The problem — Complete, exact copies of all entries are needed.

═════ Raw data

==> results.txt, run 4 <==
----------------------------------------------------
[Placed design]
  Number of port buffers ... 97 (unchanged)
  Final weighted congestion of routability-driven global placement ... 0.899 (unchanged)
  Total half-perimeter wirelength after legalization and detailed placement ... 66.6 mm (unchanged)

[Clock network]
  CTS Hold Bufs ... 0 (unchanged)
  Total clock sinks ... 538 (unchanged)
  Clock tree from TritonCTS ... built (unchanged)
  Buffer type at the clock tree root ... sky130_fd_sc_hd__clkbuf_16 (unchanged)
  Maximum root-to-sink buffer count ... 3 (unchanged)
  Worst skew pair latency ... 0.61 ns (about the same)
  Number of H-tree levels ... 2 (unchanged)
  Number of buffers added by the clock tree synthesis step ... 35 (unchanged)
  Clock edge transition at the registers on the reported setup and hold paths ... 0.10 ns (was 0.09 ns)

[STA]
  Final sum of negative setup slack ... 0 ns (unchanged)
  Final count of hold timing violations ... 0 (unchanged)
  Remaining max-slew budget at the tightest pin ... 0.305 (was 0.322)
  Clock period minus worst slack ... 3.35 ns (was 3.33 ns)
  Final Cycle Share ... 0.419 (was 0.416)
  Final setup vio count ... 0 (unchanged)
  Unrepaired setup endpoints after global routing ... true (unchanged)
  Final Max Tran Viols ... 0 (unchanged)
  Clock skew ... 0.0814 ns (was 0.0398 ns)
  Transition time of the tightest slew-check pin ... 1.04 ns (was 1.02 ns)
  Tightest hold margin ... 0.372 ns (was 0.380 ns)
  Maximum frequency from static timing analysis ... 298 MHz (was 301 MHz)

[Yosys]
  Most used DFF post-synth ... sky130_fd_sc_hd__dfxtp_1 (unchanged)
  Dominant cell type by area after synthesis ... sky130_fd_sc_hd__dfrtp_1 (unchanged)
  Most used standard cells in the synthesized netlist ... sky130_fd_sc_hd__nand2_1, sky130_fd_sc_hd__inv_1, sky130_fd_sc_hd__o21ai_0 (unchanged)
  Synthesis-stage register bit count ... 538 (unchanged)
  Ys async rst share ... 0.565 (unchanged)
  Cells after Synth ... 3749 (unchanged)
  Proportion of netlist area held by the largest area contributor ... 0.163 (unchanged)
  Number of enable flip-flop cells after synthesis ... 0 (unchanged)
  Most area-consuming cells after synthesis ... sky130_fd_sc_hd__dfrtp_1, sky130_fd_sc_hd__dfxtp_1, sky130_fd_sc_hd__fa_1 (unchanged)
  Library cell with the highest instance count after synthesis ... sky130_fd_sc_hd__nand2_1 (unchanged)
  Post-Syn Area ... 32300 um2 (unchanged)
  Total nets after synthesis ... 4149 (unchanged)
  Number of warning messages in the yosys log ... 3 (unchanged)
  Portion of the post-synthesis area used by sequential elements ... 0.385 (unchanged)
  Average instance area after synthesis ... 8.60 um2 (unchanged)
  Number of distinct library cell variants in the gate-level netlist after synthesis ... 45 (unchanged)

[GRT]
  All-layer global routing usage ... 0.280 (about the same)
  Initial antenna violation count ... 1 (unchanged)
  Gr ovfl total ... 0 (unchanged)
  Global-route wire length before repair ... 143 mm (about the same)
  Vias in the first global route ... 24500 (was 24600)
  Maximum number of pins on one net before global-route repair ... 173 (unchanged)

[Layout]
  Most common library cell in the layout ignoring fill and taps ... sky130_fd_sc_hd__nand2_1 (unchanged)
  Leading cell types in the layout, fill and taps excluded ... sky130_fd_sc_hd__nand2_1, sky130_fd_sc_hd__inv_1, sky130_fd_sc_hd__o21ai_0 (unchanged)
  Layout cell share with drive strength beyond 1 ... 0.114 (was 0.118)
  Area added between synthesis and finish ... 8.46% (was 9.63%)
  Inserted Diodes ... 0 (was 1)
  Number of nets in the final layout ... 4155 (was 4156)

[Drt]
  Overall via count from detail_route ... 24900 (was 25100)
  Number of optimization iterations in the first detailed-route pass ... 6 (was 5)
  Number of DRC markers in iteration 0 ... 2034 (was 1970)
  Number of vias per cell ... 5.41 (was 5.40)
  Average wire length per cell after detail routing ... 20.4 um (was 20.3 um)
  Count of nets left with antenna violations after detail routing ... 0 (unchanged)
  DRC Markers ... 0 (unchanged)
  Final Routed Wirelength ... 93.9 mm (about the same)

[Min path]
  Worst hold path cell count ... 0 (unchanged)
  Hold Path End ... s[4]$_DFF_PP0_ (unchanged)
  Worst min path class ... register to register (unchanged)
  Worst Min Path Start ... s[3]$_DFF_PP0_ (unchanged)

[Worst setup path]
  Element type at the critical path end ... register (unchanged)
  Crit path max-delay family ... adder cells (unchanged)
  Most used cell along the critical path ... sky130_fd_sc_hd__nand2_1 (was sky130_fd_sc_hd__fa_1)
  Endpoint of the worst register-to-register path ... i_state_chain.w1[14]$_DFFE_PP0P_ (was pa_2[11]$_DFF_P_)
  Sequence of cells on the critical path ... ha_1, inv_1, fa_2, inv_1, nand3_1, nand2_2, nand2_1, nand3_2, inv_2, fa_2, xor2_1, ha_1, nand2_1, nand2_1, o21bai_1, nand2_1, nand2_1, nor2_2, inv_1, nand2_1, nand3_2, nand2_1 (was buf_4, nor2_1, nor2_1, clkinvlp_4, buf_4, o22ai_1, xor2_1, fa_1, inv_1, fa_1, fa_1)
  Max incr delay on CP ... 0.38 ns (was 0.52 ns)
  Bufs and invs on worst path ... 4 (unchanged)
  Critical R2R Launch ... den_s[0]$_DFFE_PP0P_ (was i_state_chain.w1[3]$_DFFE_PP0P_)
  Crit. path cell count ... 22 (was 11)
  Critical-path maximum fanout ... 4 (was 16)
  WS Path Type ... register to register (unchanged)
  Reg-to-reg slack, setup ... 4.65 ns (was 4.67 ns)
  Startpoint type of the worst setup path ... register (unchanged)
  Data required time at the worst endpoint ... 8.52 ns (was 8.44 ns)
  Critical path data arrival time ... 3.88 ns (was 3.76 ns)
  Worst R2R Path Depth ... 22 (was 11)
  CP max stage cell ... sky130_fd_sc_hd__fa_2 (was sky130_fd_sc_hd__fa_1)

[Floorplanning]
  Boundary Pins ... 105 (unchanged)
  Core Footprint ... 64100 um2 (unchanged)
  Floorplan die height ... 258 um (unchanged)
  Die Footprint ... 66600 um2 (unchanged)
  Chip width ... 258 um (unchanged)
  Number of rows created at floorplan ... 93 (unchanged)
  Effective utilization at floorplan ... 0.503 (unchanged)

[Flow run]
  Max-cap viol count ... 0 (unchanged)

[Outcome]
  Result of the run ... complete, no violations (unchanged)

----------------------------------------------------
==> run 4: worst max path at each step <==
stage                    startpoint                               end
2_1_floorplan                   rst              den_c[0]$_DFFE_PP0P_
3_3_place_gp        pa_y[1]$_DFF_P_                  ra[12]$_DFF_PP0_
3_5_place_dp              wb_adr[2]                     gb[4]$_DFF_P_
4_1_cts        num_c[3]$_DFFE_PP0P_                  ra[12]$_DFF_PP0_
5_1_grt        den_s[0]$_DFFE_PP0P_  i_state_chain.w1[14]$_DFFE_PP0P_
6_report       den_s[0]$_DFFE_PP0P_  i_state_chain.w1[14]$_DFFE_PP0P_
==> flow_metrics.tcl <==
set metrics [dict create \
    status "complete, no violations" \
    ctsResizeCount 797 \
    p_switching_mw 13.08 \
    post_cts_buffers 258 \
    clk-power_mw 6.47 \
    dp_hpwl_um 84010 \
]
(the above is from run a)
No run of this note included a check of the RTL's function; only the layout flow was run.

══════════

Your response —
==> results.txt, run 4 <==
----------------------------------------------------
[Placed design]
  Number of port buffers ... 97 (unchanged)
  Final weighted congestion of routability-driven global placement ... 0.899 (unchanged)
  Total half-perimeter wirelength after legalization and detailed placement ... 66.6 mm (unchanged)

[Clock network]
  CTS Hold Bufs ... 0 (unchanged)
  Total clock sinks ... 538 (unchanged)
  Clock tree from TritonCTS ... built (unchanged)
  Buffer type at the clock tree root ... sky130_fd_sc_hd__clkbuf_16 (unchanged)
  Maximum root-to-sink buffer count ... 3 (unchanged)
  Worst skew pair latency ... 0.61 ns (about the same)
  Number of H-tree levels ... 2 (unchanged)
  Number of buffers added by the clock tree synthesis step ... 35 (unchanged)
  Clock edge transition at the registers on the reported setup and hold paths ... 0.10 ns (was 0.09 ns)

[STA]
  Final sum of negative setup slack ... 0 ns (unchanged)
  Final count of hold timing violations ... 0 (unchanged)
  Remaining max-slew budget at the tightest pin ... 0.305 (was 0.322)
  Clock period minus worst slack ... 3.35 ns (was 3.33 ns)
  Final Cycle Share ... 0.419 (was 0.416)
  Final setup vio count ... 0 (unchanged)
  Unrepaired setup endpoints after global routing ... true (unchanged)
  Final Max Tran Viols ... 0 (unchanged)
  Clock skew ... 0.0814 ns (was 0.0398 ns)
  Transition time of the tightest slew-check pin ... 1.04 ns (was 1.02 ns)
  Tightest hold margin ... 0.372 ns (was 0.380 ns)
  Maximum frequency from static timing analysis ... 298 MHz (was 301 MHz)

[Yosys]
  Most used DFF post-synth ... sky130_fd_sc_hd__dfxtp_1 (unchanged)
  Dominant cell type by area after synthesis ... sky130_fd_sc_hd__dfrtp_1 (unchanged)
  Most used standard cells in the synthesized netlist ... sky130_fd_sc_hd__nand2_1, sky130_fd_sc_hd__inv_1, sky130_fd_sc_hd__o21ai_0 (unchanged)
  Synthesis-stage register bit count ... 538 (unchanged)
  Ys async rst share ... 0.565 (unchanged)
  Cells after Synth ... 3749 (unchanged)
  Proportion of netlist area held by the largest area contributor ... 0.163 (unchanged)
  Number of enable flip-flop cells after synthesis ... 0 (unchanged)
  Most area-consuming cells after synthesis ... sky130_fd_sc_hd__dfrtp_1, sky130_fd_sc_hd__dfxtp_1, sky130_fd_sc_hd__fa_1 (unchanged)
  Library cell with the highest instance count after synthesis ... sky130_fd_sc_hd__nand2_1 (unchanged)
  Post-Syn Area ... 32300 um2 (unchanged)
  Total nets after synthesis ... 4149 (unchanged)
  Number of warning messages in the yosys log ... 3 (unchanged)
  Portion of the post-synthesis area used by sequential elements ... 0.385 (unchanged)
  Average instance area after synthesis ... 8.60 um2 (unchanged)
  Number of distinct library cell variants in the gate-level netlist after synthesis ... 45 (unchanged)

[GRT]
  All-layer global routing usage ... 0.280 (about the same)
  Initial antenna violation count ... 1 (unchanged)
  Gr ovfl total ... 0 (unchanged)
  Global-route wire length before repair ... 143 mm (about the same)
  Vias in the first global route ... 24500 (was 24600)
  Maximum number of pins on one net before global-route repair ... 173 (unchanged)

[Layout]
  Most common library cell in the layout ignoring fill and taps ... sky130_fd_sc_hd__nand2_1 (unchanged)
  Leading cell types in the layout, fill and taps excluded ... sky130_fd_sc_hd__nand2_1, sky130_fd_sc_hd__inv_1, sky130_fd_sc_hd__o21ai_0 (unchanged)
  Layout cell share with drive strength beyond 1 ... 0.114 (was 0.118)
  Area added between synthesis and finish ... 8.46% (was 9.63%)
  Inserted Diodes ... 0 (was 1)
  Number of nets in the final layout ... 4155 (was 4156)

[Drt]
  Overall via count from detail_route ... 24900 (was 25100)
  Number of optimization iterations in the first detailed-route pass ... 6 (was 5)
  Number of DRC markers in iteration 0 ... 2034 (was 1970)
  Number of vias per cell ... 5.41 (was 5.40)
  Average wire length per cell after detail routing ... 20.4 um (was 20.3 um)
  Count of nets left with antenna violations after detail routing ... 0 (unchanged)
  DRC Markers ... 0 (unchanged)
  Final Routed Wirelength ... 93.9 mm (about the same)

[Min path]
  Worst hold path cell count ... 0 (unchanged)
  Hold Path End ... s[4]$_DFF_PP0_ (unchanged)
  Worst min path class ... register to register (unchanged)
  Worst Min Path Start ... s[3]$_DFF_PP0_ (unchanged)

[Worst setup path]
  Element type at the critical path end ... register (unchanged)
  Crit path max-delay family ... adder cells (unchanged)
  Most used cell along the critical path ... sky130_fd_sc_hd__nand2_1 (was sky130_fd_sc_hd__fa_1)
  Endpoint of the worst register-to-register path ... i_state_chain.w1[14]$_DFFE_PP0P_ (was pa_2[11]$_DFF_P_)
  Sequence of cells on the critical path ... ha_1, inv_1, fa_2, inv_1, nand3_1, nand2_2, nand2_1, nand3_2, inv_2, fa_2, xor2_1, ha_1, nand2_1, nand2_1, o21bai_1, nand2_1, nand2_1, nor2_2, inv_1, nand2_1, nand3_2, nand2_1 (was buf_4, nor2_1, nor2_1, clkinvlp_4, buf_4, o22ai_1, xor2_1, fa_1, inv_1, fa_1, fa_1)
  Max incr delay on CP ... 0.38 ns (was 0.52 ns)
  Bufs and invs on worst path ... 4 (unchanged)
  Critical R2R Launch ... den_s[0]$_DFFE_PP0P_ (was i_state_chain.w1[3]$_DFFE_PP0P_)
  Crit. path cell count ... 22 (was 11)
  Critical-path maximum fanout ... 4 (was 16)
  WS Path Type ... register to register (unchanged)
  Reg-to-reg slack, setup ... 4.65 ns (was 4.67 ns)
  Startpoint type of the worst setup path ... register (unchanged)
  Data required time at the worst endpoint ... 8.52 ns (was 8.44 ns)
  Critical path data arrival time ... 3.88 ns (was 3.76 ns)
  Worst R2R Path Depth ... 22 (was 11)
  CP max stage cell ... sky130_fd_sc_hd__fa_2 (was sky130_fd_sc_hd__fa_1)

[Floorplanning]
  Boundary Pins ... 105 (unchanged)
  Core Footprint ... 64100 um2 (unchanged)
  Floorplan die height ... 258 um (unchanged)
  Die Footprint ... 66600 um2 (unchanged)
  Chip width ... 258 um (unchanged)
  Number of rows created at floorplan ... 93 (unchanged)
  Effective utilization at floorplan ... 0.503 (unchanged)

[Flow run]
  Max-cap viol count ... 0 (unchanged)

[Outcome]
  Result of the run ... complete, no violations (unchanged)

----------------------------------------------------
==> run 4: worst max path at each step <==
stage                    startpoint                               end
2_1_floorplan                   rst              den_c[0]$_DFFE_PP0P_
3_3_place_gp        pa_y[1]$_DFF_P_                  ra[12]$_DFF_PP0_
3_5_place_dp              wb_adr[2]                     gb[4]$_DFF_P_
4_1_cts        num_c[3]$_DFFE_PP0P_                  ra[12]$_DFF_PP0_
5_1_grt        den_s[0]$_DFFE_PP0P_  i_state_chain.w1[14]$_DFFE_PP0P_
6_report       den_s[0]$_DFFE_PP0P_  i_state_chain.w1[14]$_DFFE_PP0P_
==> flow_metrics.tcl <==
set metrics [dict create \
    status "complete, no violations" \
    ctsResizeCount 797 \
    p_switching_mw 13.08 \
    post_cts_buffers 258 \
    clk-power_mw 6.47 \
    dp_hpwl_um 84010 \
]
(the above is from run a)
No run of this note included a check of the RTL's function; only the layout flow was run.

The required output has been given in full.